Kippford (//ˈkɪpfəd//; otherwise Scaur) is a small village along the Solway coast, in the historic county of Kirkcudbrightshire in Dumfries and Galloway, Scotland.
Also known as the 'Solway Riviera', it has the most expensive property in Dumfries & Galloway.

==History==
Between Kippford and Rockcliffe lies the Mote of Mark, a hill fort. Victorian Kippford had interests in the granite quarrying industry; the pier used now by the Solway Yacht Club being a former handling yard for a small railway line running into the hill to the East where a quarry was located.

==Geography==
Kippford stretches along the banks of the Urr estuary and in places is only one house-wide, being hemmed in between the forested Mark hill (locally known as the Muckle) and the sea. Kippford can only be accessed by car by a 0.75 mi road from Barnbarroch which passes by Craigieknowes Golf Course and two campsites.

Kippford is also linked to Rockcliffe, which is 1.25 mi away, by a scenic track known as the Jubilee Path. The path passes parallel to the coast (and the village of Kippford) but at a higher elevation. The path can be used to access Mark hill and the Mote of Mark, a 5th-century hill fort.

Visitors may cross the sands to a small island called Rough Island when the tide allows.

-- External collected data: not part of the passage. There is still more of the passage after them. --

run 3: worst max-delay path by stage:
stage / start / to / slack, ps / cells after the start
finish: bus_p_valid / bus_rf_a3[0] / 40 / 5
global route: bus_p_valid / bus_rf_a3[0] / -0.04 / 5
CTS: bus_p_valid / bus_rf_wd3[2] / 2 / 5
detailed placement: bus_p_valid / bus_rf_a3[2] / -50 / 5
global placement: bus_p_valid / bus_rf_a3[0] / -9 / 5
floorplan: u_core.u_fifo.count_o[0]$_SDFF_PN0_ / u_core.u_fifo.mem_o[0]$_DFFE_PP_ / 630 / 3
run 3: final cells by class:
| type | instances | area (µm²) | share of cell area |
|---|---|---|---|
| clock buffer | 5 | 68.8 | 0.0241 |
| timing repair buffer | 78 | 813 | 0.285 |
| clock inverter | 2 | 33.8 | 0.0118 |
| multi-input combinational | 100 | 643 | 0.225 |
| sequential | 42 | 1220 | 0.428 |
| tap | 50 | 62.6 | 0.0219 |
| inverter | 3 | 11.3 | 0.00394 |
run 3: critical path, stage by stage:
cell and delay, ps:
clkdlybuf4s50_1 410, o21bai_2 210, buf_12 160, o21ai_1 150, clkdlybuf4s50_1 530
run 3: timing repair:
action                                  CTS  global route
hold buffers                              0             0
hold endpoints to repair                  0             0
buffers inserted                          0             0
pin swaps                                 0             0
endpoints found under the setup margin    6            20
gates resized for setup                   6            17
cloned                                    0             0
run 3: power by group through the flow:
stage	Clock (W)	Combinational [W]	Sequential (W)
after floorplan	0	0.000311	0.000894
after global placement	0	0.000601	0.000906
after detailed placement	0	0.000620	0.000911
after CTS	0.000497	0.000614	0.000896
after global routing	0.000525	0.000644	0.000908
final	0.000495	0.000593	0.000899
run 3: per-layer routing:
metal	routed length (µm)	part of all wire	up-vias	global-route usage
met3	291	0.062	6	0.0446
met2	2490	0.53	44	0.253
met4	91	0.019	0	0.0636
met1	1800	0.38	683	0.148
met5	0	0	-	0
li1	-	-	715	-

Views from Kippford include the Cumbrian coast across the Solway Firth to the South. To the West can be seen Glen Isle and Screel in the background.

==Marine activities==
Kippford is a popular sailing village, with many small yachts moored in the tidal estuary of the River Urr, and events organised by the Solway Yacht Club. The RNLI has maintained a station, now fitted with a D class lifeboat, in Kippford for the past 40 years. The lifeboat service share use of the village's public slipway. Kippford was also involved in the shipbuilding industry, albeit on a very small scale.
Kippford is also known as the Solway Riviera and has the most expensive property in Dumfries & Galloway Region.